Fed.R.Crim.P. 17(c).

  The purpose of rule 17(c) is not to facilitate discovery, but to enable a party to obtain and inspect evidentiary material prior to trial. United States v. Nixon, 418 U.S. 683, 698-99, 94 S. Ct. 3090, 41 L. Ed. 2d 1039 (1974). The courts have held that Rule 17(c) should not be broadly interpreted as a discovery tool in criminal cases and that "courts must be careful that Rule 17(c) is not turned into a broad discovery device." United States v. Cherry, 876 F. Supp 547, 552 (S.D.N.Y. 1995) (quoting United States v. Cuthbertson, 630 F.2d 139, 146 (3d Cir. 1980)).

  In United States v.
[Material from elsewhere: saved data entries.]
<file path="config.mk">
export PLATFORM = sky130hd
export DESIGN_NAME = dahdsr_queue
export DESIGN_NICKNAME = d
export VERILOG_FILES = /design/src/rtl/core/dahdsr_queue.sv
export SDC_FILE = /design/constraint.sdc
export NUM_CORES = 1
export LEC_CHECK = 0
export ABC_AREA = 1
export ABC_CLOCK_PERIOD_IN_PS = 3600
export BUFFER_PORTS_ARGS = -buffer_cell sky130_fd_sc_hd__buf_4
export CAP_MARGIN = 5
export CORE_MARGIN = 3
export CORE_UTILIZATION = 53
export DETAILED_ROUTE_END_ITERATION = 8
export MAX_ROUTING_LAYER = met4
export PLACE_DENSITY = 0.8
export SLEW_MARGIN = 30
export SYNTH_ARGS = -nofsm -noshare
export SYNTH_HDL_FRONTEND = slang
export SYNTH_SLANG_ARGS = --single-unit
</file>
<file path="constraint.sdc">
create_clock -name clock -period 3.6 [get_ports clock]
set_clock_uncertainty 0.1 [all_clocks]
set_input_delay 0.72 -clock clock [delete_from_list [all_inputs] [get_ports clock]]
set_output_delay 0.72 -clock clock [all_outputs]
set_load 0.05 [all_outputs]
</file>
Nixon, the Supreme Court articulated a four-tiered test of factual issues for the trial court to resolve when deciding whether to quash or modify a subpoena duces tecum. 418 U.S. at 683, 94 S. Ct. 3090, 41 L. Ed. 2d 1039. Under the rule in Nixon, in order for a document request to be valid, it must not be unreasonable or oppressive. To demonstrate that a subpoena is not "unreasonable or oppressive" a party must show:

(1) the documents are evidentiary and relevant; (2) that they are not otherwise procurable reasonably in advance of trial by exercise of due diligence; (3) that the party can not otherwise properly prepare for trial without such production and inspection in advance to trial and that the failure to obtain such inspection may tend unreasonably to dely the trial; and (4) the application is made in good faith and is not intended as a general "fishing expedition."
Nixon, 418 U.S. at 699-700, 94 S. Ct. 3090, 41 L. Ed. 2d 1039.
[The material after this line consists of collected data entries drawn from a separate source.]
`src/rtl/core/dahdsr_if.sv`:
```


// result channel
interface dahdsr_rsp_if #(
   parameter int LEVEL_BITS = 16
);
   logic                  valid;
   logic                  ready;
   logic [LEVEL_BITS-1:0] level;
   logic                  note_ended;

   modport source (output valid, output level, output note_ended, input ready);
   modport sink   (input valid, input level, input note_ended, output ready);
endinterface

```
`src/rtl/core/dahdsr_back.sv`:
```
module dahdsr_back #(
   parameter int LEVEL_BITS = 16,
   parameter int TIME_BITS  = 24,
   localparam int QW = 2 * LEVEL_BITS + 2 * TIME_BITS + 2
) (
   input  logic          clock,
   input  logic          reset,
   input  logic          in_valid,
   output logic          in_ready,
   input  logic [QW-1:0] in_data,
   dahdsr_rsp_if.source  rsp_chan
);

   localparam int RW = LEVEL_BITS + TIME_BITS;

   logic                  advance;
   logic [LEVEL_BITS-1:0] in_from;
   logic [LEVEL_BITS-1:0] in_diff;
   logic                  in_down;
   logic [TIME_BITS-1:0]  in_pos;
   logic [TIME_BITS-1:0]  in_len;
   logic                  in_ended;

   logic                  valid_ff [0:LEVEL_BITS];
   logic [LEVEL_BITS-1:0] from_ff  [0:LEVEL_BITS];
   logic                  down_ff  [0:LEVEL_BITS];
   logic                  ended_ff [0:LEVEL_BITS];
   logic [TIME_BITS-1:0]  len_ff   [0:LEVEL_BITS];
   logic [RW-1:0]         rem_ff   [0:LEVEL_BITS];
   logic [LEVEL_BITS-1:0] quot_ff  [0:LEVEL_BITS];

   logic                  out_valid_ff;
   logic [LEVEL_BITS-1:0] out_level_ff;
   logic                  out_ended_ff;
   logic [LEVEL_BITS-1:0] level_in;

   // whole pipeline moves together when the result register is free
   assign advance  = !out_valid_ff || rsp_chan.ready;
   assign in_ready = advance;

   assign {in_from, in_diff, in_down, in_pos, in_len, in_ended} = in_data;

   // multiply stage: span times position
   always_ff @(posedge clock) begin
      if (reset) begin
         valid_ff[0] <= 1'b0;
      end else if (advance) begin
         valid_ff[0] <= in_valid;
      end
   end

   always_ff @(posedge clock) begin
      if (advance) begin
         from_ff[0]  <= in_from;
         down_ff[0]  <= in_down;
         ended_ff[0] <= in_ended;
         len_ff[0]   <= in_len;
         rem_ff[0]   <= RW'(in_diff) * RW'(in_pos);
         quot_ff[0]  <= '0;
      end
   end

   // restoring divider, one quotient bit per stage, msb first
   for (genvar k = 0; k < LEVEL_BITS; k++) begin : g_div
      localparam int Bit = LEVEL_BITS - 1 - k;
      logic [RW-1:0]         shifted_len;
      logic                  fits;
      logic [RW-1:0]         rem_in;
      logic [LEVEL_BITS-1:0] quot_in;

      always_comb begin
         shifted_len = RW'(len_ff[k]) << Bit;
         fits        = rem_ff[k] >= shifted_len;
         rem_in      = fits ? (rem_ff[k] - shifted_len) : rem_ff[k];
         quot_in     = quot_ff[k];
         quot_in[Bit] = fits;
      end

      always_ff @(posedge clock) begin
         if (reset) begin
            valid_ff[k+1] <= 1'b0;
         end else if (advance) begin
            valid_ff[k+1] <= valid_ff[k];
         end
      end

      always_ff @(posedge clock) begin
         if (advance) begin
            from_ff[k+1]  <= from_ff[k];
            down_ff[k+1]  <= down_ff[k];
            ended_ff[k+1] <= ended_ff[k];
            len_ff[k+1]   <= len_ff[k];
            rem_ff[k+1]   <= rem_in;
            quot_ff[k+1]  <= quot_in;
         end
      end
   end

   // apply the ramp offset in its direction
   assign level_in = down_ff[LEVEL_BITS]
                   ? (from_ff[LEVEL_BITS] - quot_ff[LEVEL_BITS])
                   : (from_ff[LEVEL_BITS] + quot_ff[LEVEL_BITS]);

   // result register
   always_ff @(posedge clock) begin
      if (reset) begin
         out_valid_ff <= 1'b0;
      end else if (advance) begin
         out_valid_ff <= valid_ff[LEVEL_BITS];
      end
   end

   always_ff @(posedge clock) begin
      if (advance) begin
         out_level_ff <= level_in;
         out_ended_ff <= ended_ff[LEVEL_BITS];
      end
   end

   assign rsp_chan.valid      = out_valid_ff;
   assign rsp_chan.level      = out_level_ff;
   assign rsp_chan.note_ended = out_ended_ff;

endmodule

```
`src/flat_wrapper.sv`:
```
// flat-port wrapper written by rule: the top's interface ports become plain ports
module dahdsr_back_flat 
#(
   parameter int LEVEL_BITS = 16,
   parameter int TIME_BITS  = 24,
   localparam int QW = 2 * LEVEL_BITS + 2 * TIME_BITS + 2
)
  (clock, reset, in_valid, in_ready, in_data, rsp_chan_valid, rsp_chan_level, rsp_chan_note_ended, rsp_chan_ready);
  dahdsr_rsp_if #(.LEVEL_BITS(LEVEL_BITS)) rsp_chan_i ();
  input  logic clock;
  input  logic reset;
  input  logic in_valid;
  output logic in_ready;
  input  logic [QW-1:0] in_data;
  output wire logic [$bits(rsp_chan_i.valid)-1:0] rsp_chan_valid;
  output wire logic [$bits(rsp_chan_i.level)-1:0] rsp_chan_level;
  output wire logic [$bits(rsp_chan_i.note_ended)-1:0] rsp_chan_note_ended;
  input wire logic [$bits(rsp_chan_i.ready)-1:0] rsp_chan_ready;
  assign rsp_chan_valid = rsp_chan_i.valid;
  assign rsp_chan_level = rsp_chan_i.level;
  assign rsp_chan_note_ended = rsp_chan_i.note_ended;
  assign rsp_chan_i.ready = rsp_chan_ready;
  dahdsr_back #(.LEVEL_BITS(LEVEL_BITS), .TIME_BITS(TIME_BITS)) u_core (.clock(clock), .reset(reset), .in_valid(in_valid), .in_ready(in_ready), .in_data(in_data), .rsp_chan(rsp_chan_i));
endmodule
```
`config.mk`:
```
export PLATFORM = sky130hd
export DESIGN_NAME = dahdsr_back_flat
export DESIGN_NICKNAME = d
export VERILOG_FILES = /design/src/rtl/core/dahdsr_if.sv /design/src/rtl/core/dahdsr_back.sv /design/src/flat_wrapper.sv
export SDC_FILE = /design/constraint.sdc
export NUM_CORES = 2
export LEC_CHECK = 0
export ABC_AREA = 1
export BUFFER_PORTS_ARGS = -buffer_cell sky130_fd_sc_hd__buf_4
export CAP_MARGIN = 20
export CELL_PAD_IN_SITES_DETAIL_PLACEMENT = 1
export CELL_PAD_IN_SITES_GLOBAL_PLACEMENT = 2
export CORE_UTILIZATION = 24
export DETAILED_ROUTE_END_ITERATION = 8
export HOLD_SLACK_MARGIN = 0.15
export PLACE_DENSITY = 0.5
export SLEW_MARGIN = 20
export SYNTH_ARGS = -nofsm -noshare
export SYNTH_HDL_FRONTEND = slang
export SYNTH_SLANG_ARGS = --single-unit
export TNS_END_PERCENT = 100
```
`constraint.sdc`:
```
create_clock -name clock -period 62.2 [get_ports clock]
set_input_delay 3.11 -clock clock [delete_from_list [all_inputs] [get_ports clock]]
set_output_delay 3.11 -clock clock [all_outputs]
set_load 0.005 [all_outputs]
```
==> metrics.yaml <==
power_and_ir_drop:
  powerDensity_nw_per_um2: 59.1
  power.leakage_nw: 50.9
  ir_worst_vdd_mv: 0.0423
  power_mw: 6.52
critical_path:
  rr_worst_depth: 6
  regToRegSetupSlack_ns: 57.46
  end_kind: "flop"
  path_max_fanout: 24
  rr_endpoint: "u_core.rem_ff[0][551]"
  cp_data_arrival_time_ns: 8.66
  rr_startpoint: "u_core.rsp_chan.valid"
  critPathKind: "in2reg"
  startpoint: "in_data[62]"
  cp-start-kind: "input pin"
  endpoint: "u_core.rem_ff[0][29]"
  crit_required_ns: 62.81
global_routing:
  grt_pass1_vias: 81926
  grt_overflow: 0
  track_usage_pct: 18.8
  grt_pass1_wl_um: 564000
  antenna_found_initial: 21
  grt_max_degree: 146
clocking:
  cts_buffers: 193
  clkTransAtPathRegs_ns: 0.06
  clk_latency_ns: 0.92
  cts_max_level: 4
  cts_tree: "done"
  cts_resized: 0
  cts_buffer_depth: 4
  cts_hold_buf: 0
  post_cts_buffers: 0
  clock-sinks: 1501
  cts-root-buf: "clkbuf_16"
sta:
  finalSetupViolations: 0
  skew_ns: 0.0981
  layout_min_cycle_time_ns: 8.05
  fin_crit_sh_pct: 12.9
  maxSlewHeadroom_pct: 24.3
  hold_violations: 0
  tightest_slew_ns: 1.12
  fmax_mhz: 124
  layout_setup_ws_ns: 54.15
  slew_violations: 0
  rsz0062_at_grt: "false"
  fin_tns_setup_ns: 0
final_layout:
  drive_above_1_share_pct: 5.23
  nets: 12377
  multi_input_comb_area_um2: 43000
  areaGrowthSynthToFinish_pct: 13.6
  fillCellCount: 46983
  layout.area.seq_um2: 45100
place:
  port-buffer-count: 104
  hpwl_um: 322000
  dp_slack_ns: 53.25
  globalplace.congestion: 0.826
floorplanning:
  rows: 233
  die_area_um2: 407000
  die_h_um: 638
  core-area_um2: 403000
  die_x_um: 638
  pin_count: 105
  start_util_pct: 24.1
synthesis:
  ys_ff_latch: 1501
  synthesis.nets: 12201
  syn_area_um2: 97100
  syn_avg_cell_area_um2: 8.60
  synth_cell_types: 51
  ys_warn_count: 0
  ys_seq_area_share_pct: 46.4
  postSynthCellCount: 11281
routing:
  vias: 74815
  wire_per_inst_um: 22.7
  viasPerCell: 4.39
  firstDrtPassIters: 5
  ant_nets: 0
  initialDrtViolationCount: 3513
  drc_errors: 0
  postRouteWirelength_um: 386000
worst_hold_path:
  worstHoldPathType: "reg2reg"
job:
  cap_violations: 0
status:
  outcome: "finished clean"
[cells in the mapped netlist (all sizes together)]
cell / count / area share, %
a211oi: 1 / 0.0077
a21boi: 4 / 0.031
a21o: 9 / 0.070
a21oi: 543 / 2.9
a31oi: 1 / 0.0065
and2: 8 / 0.053
and3: 8 / 0.052
and3b: 1 / 0.0090
buf: 81 / 0.79
clkbuf: 82 / 0.32
dfxtp: 1 / 0.021
edfxtp: 1500 / 46
fa: 322 / 6.6
ha: 512 / 6.6
inv: 2122 / 8.2
nand2: 3570 / 14
nand2b: 1 / 0.0065
nand3: 516 / 2.8
nand3b: 45 / 0.35
nand4: 207 / 1.3
nor2: 816 / 3.2
nor3: 140 / 0.74
nor3b: 2 / 0.015
nor4: 31 / 0.20
o2111ai: 1 / 0.0090
o211ai: 8 / 0.062
o21a: 9 / 0.070
o21ai: 410 / 2.3
o21bai: 26 / 0.20
o311ai: 1 / 0.0090
o31ai: 1 / 0.0077
or2: 17 / 0.11
xnor2: 114 / 1.0
xor2: 171 / 1.5
[registers in the layout (all words and copies together) (netlist names)]
register                    count
u_core.down_ff                 17
u_core.ended_ff                17
u_core.from_ff                272
u_core.len_ff                 384
u_core.quot_ff                136
u_core.rem_ff                 640
u_core.rsp_chan.level          16
u_core.rsp_chan.note_ended      1
u_core.rsp_chan.valid           1
u_core.valid_ff                17
[cell usage in the layout, fill, tap and decap left out, types with 7 or more instances in the layout]
cell / instances
nor2_1: 798
a21o_1: 9
o21ai_0: 303
nor2_2: 17
buf_4: 140
xnor2_1: 114
nand3_1: 494
clkinv_2: 29
bufinv_16: 23
nand2_1: 3543
nand2_2: 23
or2_2: 16
o21ai_2: 54
nor3_1: 136
nand3b_1: 45
nand3_2: 18
and2_1: 7
ha_1: 512
o211ai_1: 8
edfxtp_1: 1500
clkbuf_1: 22
xor2_1: 171
o21bai_1: 26
nand4_1: 207
nor4_1: 30
o21a_1: 9
o21ai_1: 53
inv_1: 2108
inv_6: 12
diode_2: 8
clkinvlp_4: 13
a21oi_1: 526
and3_1: 8
fa_1: 322
clkinv_4: 11
clkbuf_16: 194
a21oi_2: 17
clkinv_1: 42
inv_2: 11
[worst max-delay path, cell delays in order]
cell	delay, ns
buf_4	0.32
nand2_1	0.16
fa_1	0.57
inv_1	0.05
fa_1	0.47
fa_1	0.52
fa_1	0.53
fa_1	0.60
inv_1	0.08
fa_1	0.54
inv_1	0.04
ha_1	0.37
nand2_1	0.17
nor2_1	0.26
nand2_1	0.12
nor2_1	0.12
nand2_1	0.06
nand3_1	0.25
nand2_1	0.12
nand3_1	0.09
nand2_1	0.06
[metrics by stage]
stage / cell area, um2 / utilization (%) / hold slack [ns] / instances
floorplan: 97100 / - / 0.400 / 11281
global placement: 104000 / 25.8 / 0.400 / 16666
detailed placement: 104000 / 25.8 / 0.405 / 16667
CTS: 110000 / 27.4 / 0.338 / 17020
global route: 110000 / 27.4 / 0.357 / 17027
finish: 110000 / 27.4 / 0.340 / 17028
[worst min-delay path by stage]
stage          slack [ns]                      to  cells after the start                   start
6_report             0.34   u_core.from_ff[1][63]                      0   u_core.from_ff[1][47]
5_1_grt              0.36   u_core.from_ff[1][63]                      0   u_core.from_ff[1][47]
4_1_cts              0.34   u_core.from_ff[1][63]                      0   u_core.from_ff[1][47]
3_5_place_dp         0.41     u_core.ended_ff[16]                      0     u_core.ended_ff[15]
3_3_place_gp         0.40  u_core.quot_ff[0][184]                      0  u_core.quot_ff[0][168]
2_1_floorplan        0.40   u_core.down_ff[0][10]                      0    u_core.down_ff[0][9]
[metal layers]
metal	vias up	wire, um	part of all wire, %	track usage (%)
met4	0	9850	2.6	4.69
met3	358	7210	1.9	1.46
li1	36629	-	-	-
met2	732	206000	53	36.2
met1	37096	163000	42	22.2
met5	-	0	0	0
[final cells by class]
class,count,area share [%]
inverters,2122,7.23
repair buffers,144,1.02
clock inverters,137,1.32
diodes,8,0.0182
flip-flops and latches,1501,40.9
clock buffers,216,4.48
well taps,5405,6.13
multi-input cells,7495,39.0
[report_power, final]
part           internal [mW]  switching, mW
sequential              1.56          0.241
combinational           1.11           2.46
clock                  0.670          0.479
total                   3.34           3.18
[cells by family after synthesis]
| group | synth area share [%] |
|---|---|
| simple gates | 22.8 |
| buf+inv | 9.32 |
| flops | 46.4 |
| compound gates | 5.66 |
| fa+ha+maj | 13.2 |
| xor+xnor | 2.57 |
No activity file was read; power rests on OpenSTA's default activity.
  In sum, the test in Nixon requires that a party seeking the production of the documents demonstrate that the materials are (1) relevant; (2) admissible; (3) specifically identified; and (4) not otherwise procurable. Id. The burden of proving relevance and admissibility is on the proponent of the subpoena. Id.; United States v. Brown, 1995 U.S. Dist. LEXIS 8996, at *9 (S.D.N.Y. June 30, 1995) (stating that the defendant issuing the subpoena "has [the] burden of specifically identifying the materials sought and showing that they are relevant and admissible").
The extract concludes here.